O exílio de Nan Goldin

Nan Goldin/Divulgação
"Guido Flutuando", imagem de Nan Goldin em cartaz no Pompidou


ALCINO LEITE NETO
DE PARIS

Uma exposição obrigatória em Paris, nos dias que correm, é a retrospectiva da fotógrafa norte-americana Nan Goldin.
São mais de 400 trabalhos, feitos desde os anos 70, dispostos em cinco salões do Centre Georges Pompidou (Beaubourg), que demonstram como Goldin realizou uma das grandes obras fotográficas dessa época -e continua realizando. Ela também estará no 5º Salão Internacional Europeu da Fotografia, "Paris Photo", no Museu do Louvre, em Paris, a partir de hoje. No Mix Brasil em SP, o documentário "Encontro com Nan Goldin" será exibido no sábado, às 12h, no MAM.
Desde maio, bem antes dos atentados a Nova York (11 de setembro), Goldin abandonou os EUA. Seguindo a trilha de outros artistas americanos, que fizeram o mesmo ao longo do século 20, ela se exilou em Paris. "Não gosto do conservadorismo da América. Com o segundo Bush, que nem sequer foi eleito legalmente, achei que era demais e me mudei", diz.
De origem judia, nascida em Washington, em 1953, Goldin estudou fotografia em Boston. Em 1978, mudou-se para Nova York.
O movimento punk estava no auge. Ela mergulhou no underground e desenvolveu ali o seu universo fotográfico: drag queens, drogados, noctívagos e tipos urbanos subterrâneos.
No começo dos 80, criou sua obra-prima, o conjunto de fotografias de "Balada da Dependência Sexual", que apresentou na forma de "slide show", com projeções acompanhadas de música.
Viajou pelo mundo e registrou o mesmo universo em toda parte, criando uma iconografia atualíssima, em que o mito se revelava na banalidade, e a fotografia descobria formas clássicas no instantâneo caseiro.
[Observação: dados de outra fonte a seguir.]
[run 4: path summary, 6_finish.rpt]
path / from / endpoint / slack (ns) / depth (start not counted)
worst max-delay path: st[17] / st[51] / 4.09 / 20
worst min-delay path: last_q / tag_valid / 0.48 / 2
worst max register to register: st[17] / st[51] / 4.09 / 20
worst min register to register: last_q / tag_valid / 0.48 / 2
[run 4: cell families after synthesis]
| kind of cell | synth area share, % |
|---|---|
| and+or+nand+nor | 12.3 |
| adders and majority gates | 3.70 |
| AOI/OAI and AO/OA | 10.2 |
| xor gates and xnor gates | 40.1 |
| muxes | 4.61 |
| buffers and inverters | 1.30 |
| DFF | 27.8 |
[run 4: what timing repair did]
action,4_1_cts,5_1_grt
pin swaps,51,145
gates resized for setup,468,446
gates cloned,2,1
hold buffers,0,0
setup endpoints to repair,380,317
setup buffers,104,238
Num instante, o "modelo Goldin" se espalhou pelas revistas, transformando-se num cacoete dos fotógrafos, que dela guardaram apenas a medida técnica e formal e jogaram fora a paixão e a generosidade.
Na exposição "Le Feu Foullet" (o fogo-fátuo), que vai até 10 de dezembro, Goldin apresenta um novo "slide show", chamado "Heart Beat", onde 240 fotografias são projetadas ao som de uma canção exclusiva de Björk.
É um dos grandes momentos da mostra, onde a intimidade sexual estala a cada instante. Goldin quer registrar a manifestação do amor entre seus amigos -e fazer do ato de fotografar uma prova de amor.
Suas fotos são também um esforço de conter o trabalho da morte. Os trabalhos em que registra os seus amigos doentes de Aids são documentos trágicos de uma guerra. Nas fotos recentes, surgem imagens da natureza e de relíquias católicas, impregnadas de espiritualidade.
Avessa às entrevistas, Goldin demorou a se decidir pela que segue, feita por telefone em Paris.
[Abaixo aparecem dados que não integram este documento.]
From an optimization exercise on the open Yosys and OpenROAD flow, aimed at small area and a short achievable clock period; shortcuts taken in it are not production practice.
No functional check of the RTL was part of this run.
Power and IR drop assume default switching activity.

**config.mk**
```make
export PLATFORM = sky130hd
export DESIGN_NAME = tcam_match16
export DESIGN_NICKNAME = tcam_match16
export VERILOG_FILES = /design/flow/design.v
export SDC_FILE = /design/flow/constraint.sdc
export NUM_CORES = 4
export LEC_CHECK = 0
export CAP_MARGIN = 20
export CORE_MARGIN = 2
export CORE_UTILIZATION = 40
export SLEW_MARGIN = 20
```
**constraint.sdc**
```tcl
create_clock -name core_clock -period 44.0 [get_ports {clk}]
set_input_delay 8.8000 -clock core_clock [delete_from_list [all_inputs] [get_ports {clk}]]
set_output_delay 8.8000 -clock core_clock [all_outputs]
set_load 0.01 [all_outputs]
```
**design.v**
```verilog
module tcam_match16 (
    input  wire        clk,
    input  wire        rst,           
    input  wire        wr_en,
    input  wire [3:0]  wr_idx,
    input  wire [79:0] wr_data,
    input  wire [79:0] wr_mask,
    input  wire [15:0] wr_prio,
    input  wire        wr_valid,
    input  wire        wr_in_a,
    input  wire        wr_in_b,
    input  wire        rd_en,
    input  wire [3:0]  rd_idx,
    output reg         rd_ack,
    output reg  [79:0] rd_data,
    output reg  [79:0] rd_mask,
    output reg  [15:0] rd_prio,
    output reg         rd_valid,
    output reg         rd_in_a,
    output reg         rd_in_b,
    input  wire        lk_en,
    input  wire [79:0] lk_key,
    input  wire        lk_neg,
    input  wire [1:0]  lk_range_map,
    output reg         res_valid,
    output reg         res_hit,
    output reg         res_multi,
    output reg  [15:0] res_prio,
    output reg  [8:0]  res_count,
    output reg  [3:0]  res_entry
);
    localparam N = 16;
    reg [79:0] t_data  [0:N-1];
    reg [79:0] t_mask  [0:N-1];
    reg [15:0] t_prio  [0:N-1];
    reg [N-1:0] t_valid, t_in_a, t_in_b, t_wrote, t_wrap0, t_wrap1;
    wire wr_wrap0 = wr_data[39:24] > wr_mask[39:24];
    wire wr_wrap1 = wr_data[79:64] > wr_mask[79:64];
    genvar g;
    generate
        for (g = 0; g < N; g = g + 1) begin : row
            wire we = wr_en && (wr_idx == g);
            always @(posedge clk) begin
                if (we) begin
                    t_data[g]  <= wr_data;
                    t_mask[g]  <= wr_mask;
                    t_prio[g]  <= wr_prio;
                    t_in_a[g]  <= wr_in_a;
                    t_in_b[g]  <= wr_in_b;
                    t_wrap0[g] <= wr_wrap0;
                    t_wrap1[g] <= wr_wrap1;
                end
                if (rst) begin
                    t_valid[g] <= 1'b0;
                    t_wrote[g] <= 1'b0;
                end else if (we) begin
                    t_valid[g] <= wr_valid;
                    t_wrote[g] <= 1'b1;
                end
            end
        end
    endgenerate
    reg [178:0] rd_mux;
    integer r;
    always @(*) begin
        rd_mux = 179'd0;
        for (r = 0; r < N; r = r + 1)
            if (rd_idx == r && t_wrote[r])
                rd_mux = rd_mux | {t_data[r], t_mask[r], t_prio[r], t_valid[r], t_in_a[r], t_in_b[r]};
    end
    always @(posedge clk) begin
        rd_ack <= rd_en && !rst;
        {rd_data, rd_mask, rd_prio, rd_valid, rd_in_a, rd_in_b} <= rd_mux;
    end
    reg        s1_valid;
    reg [79:0] s1_key;
    reg        s1_neg;
    reg [1:0]  s1_rmap;
    always @(posedge clk) begin
        s1_valid <= lk_en && !rst;
        s1_key   <= lk_key;
        s1_neg   <= lk_neg;
        s1_rmap  <= lk_range_map;
    end
    function ge16;
        input [15:0] a;
        input [15:0] b;
        reg   [15:0] g, e;
        integer s, j;
        begin
            g = a & ~b;
            e = ~(a ^ b);
            g[0] = a[0] | ~b[0];
            for (s = 1; s < 16; s = s * 2)
                for (j = 0; j < 16; j = j + 2 * s) begin
                    g[j + 2*s - 1] = g[j + 2*s - 1] | (e[j + 2*s - 1] & g[j + s - 1]);
                    e[j + 2*s - 1] = e[j + 2*s - 1] & e[j + s - 1];
                end
            ge16 = g[15];
        end
    endfunction
    function half_match;
        input [39:0] key;
        input [39:0] d;
        input [39:0] m;
        input        wrap;
        input        is_range;
        reg   [39:0] mis;
        reg          ge, le, in_range;
        begin
            mis = (key ^ d) & m;
            ge  = ge16(key[39:24], d[39:24]);
            le  = ge16(m[39:24], key[39:24]);
            in_range = wrap ? (ge | le) : (ge & le);
            half_match = (mis[7:0] == 8'd0) &&
                         (is_range ? in_range : (mis[39:8] == 32'd0));
        end
    endfunction
    wire [N-1:0] hit_vec;
    generate
        for (g = 0; g < N; g = g + 1) begin : cmp
            wire h0 = half_match(s1_key[39:0],  t_data[g][39:0],  t_mask[g][39:0],  t_wrap0[g], s1_rmap[0]);
            wire h1 = half_match(s1_key[79:40], t_data[g][79:40], t_mask[g][79:40], t_wrap1[g], s1_rmap[1]);
            assign hit_vec[g] = t_valid[g] && (s1_neg ? t_in_b[g] : t_in_a[g]) && h0 && h1;
        end
    endgenerate
    reg        pw_en;
    reg [3:0]  pw_idx;
    reg [15:0] pw_prio;
    always @(posedge clk) begin
        pw_en   <= wr_en && !rst;
        pw_idx  <= wr_idx;
        pw_prio <= wr_prio;
    end
    wire [N-1:0] wb;
    generate
        for (g = 0; g < N; g = g + 1) begin : pwc
            wire [16:0] diff = {1'b0, pw_prio} + {1'b0, ~t_prio[g]} + {16'd0, (pw_idx < g)};
            assign wb[g] = diff[16];
        end
    endgenerate
    reg  [N-1:0] ord [0:N-1];       
    wire [N-1:0] ordn [0:N-1];      
    wire [N-1:0] bt  [0:N-1];       
    genvar h;
    generate
        for (g = 0; g < N; g = g + 1) begin : om
            for (h = 0; h < N; h = h + 1) begin : oc
                if (g < h) begin : up
                    assign ordn[g][h] = (pw_en && pw_idx == g) ? wb[h] :
                                        (pw_en && pw_idx == h) ? !wb[g] : ord[g][h];
                    always @(posedge clk) ord[g][h] <= ordn[g][h];
                    assign bt[g][h] = ordn[g][h];
                end else if (g > h) begin : lo
                    assign ordn[g][h] = 1'b0;
                    assign bt[g][h] = !ordn[h][g];
                end else begin : dg
                    assign ordn[g][h] = 1'b0;
                    assign bt[g][h] = 1'b1;
                end
            end
        end
    endgenerate
    wire [N-1:0] win;
    generate
        for (g = 0; g < N; g = g + 1) begin : wn
            assign win[g] = hit_vec[g] && ((~hit_vec | bt[g]) == {N{1'b1}});
        end
    endgenerate
    reg [15:0] best_prio;
    reg [3:0]  best_idx;
    integer q;
    always @(*) begin
        best_prio = 16'd0;
        best_idx  = 4'd0;
        for (q = 0; q < N; q = q + 1) begin
            best_prio = best_prio | (t_prio[q] & {16{win[q]}});
            best_idx  = best_idx  | (q[3:0] & {4{win[q]}});
        end
    end
    wire l4_h = |hit_vec;
    wire [4:0] count = hit_vec[0] + hit_vec[1] + hit_vec[2] + hit_vec[3] +
                       hit_vec[4] + hit_vec[5] + hit_vec[6] + hit_vec[7] +
                       hit_vec[8] + hit_vec[9] + hit_vec[10] + hit_vec[11] +
                       hit_vec[12] + hit_vec[13] + hit_vec[14] + hit_vec[15];
    always @(posedge clk) begin
        res_valid <= s1_valid && !rst;
        res_hit   <= l4_h;
        res_multi <= |count[4:1];
        res_prio  <= best_prio;
        res_count <= {4'd0, count};
        res_entry <= best_idx;
    end
endmodule
```
**flow/run.sh**
```bash
#!/bin/bash
# Standard synthesis, then the standard layout steps with repair_timing
# aimed at a setup slack margin (so it works on paths well inside the
# 44 ns period), and buf_2 port buffers that repair may resize.
set -euo pipefail
bash standard.sh synth > synth.log 2>&1
bash standard.sh SETUP_SLACK_MARGIN=33.5 TNS_END_PERCENT=10 \
    "BUFFER_PORTS_ARGS=-buffer_cell sky130_fd_sc_hd__buf_2" finish > layout.log 2>&1
```
**standard.sh**
```bash
#!/bin/bash
# synth_recipe.tcl (not shown) runs the flow's synth.tcl, then flattens the netlist and writes it again
# the make line also repeats each setting of config.mk as NAME=value (left out here)
make -C /OpenROAD-flow-scripts/flow DESIGN_CONFIG=/design/flow/config.mk WORK_HOME=/design/flow/orfs CLKGATE_MAP_FILE= SYNTH_SCRIPT=/design/flow/synth_recipe.tcl "${@:-finish}"
```
==> impl_metrics.env <==
export IMPL_synth_distinct_cells=111
export IMPL_critical_path_startpoint_type="input port"
export IMPL_setup_viol=0
export IMPL_core_area_um2=413000
export IMPL_post_route_period_util=0.246
export IMPL_ys_seq_area_frac=0.579
export IMPL_max_clock_path_buffers=4
export IMPL_outcome="complete, but fails checks"
export IMPL_p_leak_nw=71.9
export IMPL_worstHoldEndpoint="res_valid"
export IMPL_min_period_ps=10830
export IMPL_area_delta_synth_final_pct=14.6
export IMPL_fmax_mhz=92.3
export IMPL_so_violations="max-capacitance violations"
export IMPL_routed_wl_mm=784
export IMPL_r2r_slack_ps=35320
export IMPL_ys_flop_type="edfxtp_1"
export IMPL_clock_skew_final_ps=81.3
export IMPL_grt_overflow_total=0
export IMPL_layout_setup_ws_ps=33170
export IMPL_grt_pass1_wl_mm=1030
export IMPL_clock_root_buffer="clkbuf_16"
export IMPL_synthesis_instances=12800
export IMPL_dp_hpwl_mm=547
export IMPL_fillers=37300
export IMPL_synth_area_per_cell_um2=12.9
export IMPL_via_per_inst=6.69
export IMPL_pre_cts_ws_ps=30730
export IMPL_clkSinkCount=3345
export IMPL_dpl_cell_count=18600
export IMPL_hold_viol=0
export IMPL_ys_ff_latch=3345
export IMPL_cts_tree="done"
export IMPL_cp_end_kind="register"
export IMPL_slew_limit_headroom=0.0303
export IMPL_dieArea_um2=419000
export IMPL_ios=487
export IMPL_reg2reg_from="s1_key[64]"
export IMPL_min_path_type="register to register"
export IMPL_ant_nets=0
export IMPL_worstPathRequired_ps=44890
export IMPL_vias=130000
export IMPL_drive_above_1_share=0.118
export IMPL_fp_row_count=236
export IMPL_tns_ps=0
export IMPL_slew_viol_final=0
export IMPL_rsz0062_at_grt="true"
export IMPL_wl_per_cell_um=40.3
export IMPL_layout_commonest_cell="edfxtp_1"
export IMPL_grt_usage=0.358
export IMPL_hold_start="s1_valid"
export IMPL_die_h_um=647
export IMPL_layout_common_cells="2880 x edfxtp_1, 1284 x ha_1, 1106 x inv_1, 768 x xor2_1, 743 x a221oi_1"
export IMPL_synth_area_um2=166000
export IMPL_grt_pass1_vias=119000
export IMPL_rr_worst_depth=22
export IMPL_arrival_ps=11720
export IMPL_dieWidth_um=647
export IMPL_grt_max_degree=118
export IMPL_cellPowerDensity_nw_per_um2=40.0
export IMPL_drcViolationCount=0
export IMPL_clkTransAtPathRegs_ps=60
export IMPL_async_flop_share=0
export IMPL_crit_fanout=93
export IMPL_start_util=0.401
export IMPL_clk_latency_ps=1030
export IMPL_r2r_end="res_multi"
export IMPL_cts_max_level=5
export IMPL_cts_hold_buffers_added=0
export IMPL_tightest_slew_ps=1420
export IMPL_place_congestion=1.03
export IMPL_synth_edf_count=2880
export IMPL_cts_buffers=373
export IMPL_yosys_warnings=5
export IMPL_worstHoldPathCells=1
export IMPL_nNetsFinal=15100
export IMPL_antenna_found_initial=110
export IMPL_critPathKind="input port to register"
export IMPL_p_total_mw=7.58
export IMPL_drt_iter0_markers=22800
export IMPL_fin_util=0.460
export IMPL_fin_cells=19500
export IMPL_peakVddDrop_uv=32.3
export IMPL_io_buffers=482
export IMPL_first_pass_iters=8
export IMPL_max_cap_viol_count=1
==> cell type report <==
type | instances | area (µm²) | area share
multi-input combinational | 7826 | 63700 | 0.336
clock inverter | 222 | 2720 | 0.0143
inverter | 1112 | 4170 | 0.0220
tap | 5474 | 6850 | 0.0361
clock buffer | 478 | 10000 | 0.0530
sequential | 3345 | 95800 | 0.505
antenna | 141 | 353 | 0.00186
timing repair buffer | 859 | 6000 | 0.0316
==> metrics by stage <==
stage	hold slack, ps	instance area (µm²)
floorplan	414	166000
global placement	417	175000
detailed placement	428	175000
CTS	441	189000
global route	468	190000
finish	435	190000
==> how the worst max path moves through the flow <==
stage                     startpoint             end  cells after the start
after floorplan            wr_idx[0]      t_valid[0]                      5
after global placement     wr_idx[1]  t_data[10][24]                      6
after detailed placement   wr_idx[1]  t_data[10][24]                      6
after CTS                  rd_idx[3]     rd_mask[18]                      9
after global routing       wr_idx[1]  t_mask[14][68]                      5
final                      rd_idx[3]     rd_mask[24]                      6
==> where the power goes <==
group          leakage [nW]  internal, mW  switching [mW]  total (mW)
sequential             29.8          3.54          0.0730        3.62
combinational          35.8         0.188           0.460       0.648
clock                  6.21          1.91            1.41        3.32
total                  71.9          5.64            1.94        7.58
==> cells by family (layout without fill, tap and decap cells) <==
kind of cell | Yosys count | count (layout) | share of synthesized area
muxes | 19 | 19 | 0.00116
buffers and inverters | 1649 | 2671 | 0.0414
xor gates and xnor gates | 770 | 770 | 0.0407
DFF | 3345 | 3345 | 0.579
AOI/OAI and AO/OA | 3608 | 3608 | 0.169
adders and majority gates | 1298 | 1298 | 0.0985
and+or+nand+nor | 2111 | 2127 | 0.0704
other | 1 | 145 | 0.0000227
==> critical path, stage by stage <==
cell and delay (ps):
buf_2 200, and2_4 430, and3_4 790, buf_12 420, a221oi_1 400, nand4_1 180
==> per-layer routing <==
metal  up-vias  wire length, µm  GRT usage  share of wire
met3      1948           105000      0.103           0.13
li1      52300                -          -              -
met1     65400           299000      0.481           0.38
met4        48            53600      0.195          0.068
met2     10500           326000      0.518           0.42
met5         -              322   0.000231        0.00041
==> sequential cells by signal (all words and copies together) (netlist names), 2 cells and up <==
signal,cells
t_data,1280
rd_prio,16
t_in_a,16
t_wrap0,16
rd_mask,80
ord,120
s1_key,80
s1_rmap,2
t_in_b,16
res_entry,4
res_count,5
pw_idx,4
res_prio,16
t_prio,256
t_wrote,16
rd_data,80
t_valid,16
t_wrap1,16
pw_prio,16
t_mask,1280
==> timing repair <==
action	4_1_cts	5_1_grt
cloned	9	9
endpoints found under the setup margin	1553	1164
buffers inserted	11	17
gates resized for setup	84	72
pin swaps	10	13
==> cell usage after synthesis (all sizes together), types with 83 or more instances <==
library cell	count	area, µm²
edfxtp	2880	86500
ha	1285	16100
inv	1111	4170
xor2	768	6730
a221oi	750	6590
a22o	733	6420
a21oi	492	2460
nand4	466	2920
dfxtp	465	9310
nand2	457	1720
nor2b	408	2550
a22oi	400	3000
clkbuf	354	1330
o21ai	290	1450
nor2	237	890
buf	183	1360
a2111oi	163	1580
nand3	142	711
o211ai	92	696
a211oi	84	653
a21o	83	623

-- static timing again, ports no longer ideal --
No port has a modelled driver above. Below, the same layout with a new extraction and two added sets of constraints.
Step 1 assumes that a clkbuf_16 drives the clock port and a buf_2 every other input.
Step 2 also shifts input and output timing later by t, the mid clock arrival at the registers, as if the neighbouring blocks saw the same clock.
Slacks: ideal ports / drivers / drivers and shift; pairs: ideal ports / drivers.
t, ns: 1.103
setup slack, ns: 33.167 / 33.141 / 32.144
worst setup path after step 2: input to register
worst register clock-pin slew, ns: 0.07 / 0.07
cell pins on the clock port's net: 1
The setup slack of this run moves by -0.026 ns with the drivers and by -1.023 ns with both steps.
Folha - Você não gosta de jornalistas?
Nan Goldin -
Eles prejudicaram tanto a minha vida, atribuindo a mim coisas que eu não disse... Eu falo a eles como se estivesse falando com um amigo, e, então, eles viram as costas e usam o que eu disse da maneira como lhes interessa. Para garantir que você não vai me prejudicar, vou lhe perguntar o mesmo: você acha que existe uma conspiração por trás do ataques aos EUA? Além de Bin Laden, existe alguém mais?

Folha - Não sei.
Goldin -
Vocês, jornalistas, nunca respondem... Só perguntam.

Folha - Vamos fazer uma conspiração de dois, você e eu, para esta entrevista. Você concorda?
Goldin -
Você concorda? (risos)

Folha - Como você se sente em Paris, longe de Nova York?
Goldin -
Eu amo Paris. Eu já estive aqui várias vezes. Agora, comprei um belo apartamento e adquiri antiguidades. Então, não posso mais voltar, por causa das antiguidades. Gosto de Nova York, mas por uma série de razões, algumas políticas, quis sair.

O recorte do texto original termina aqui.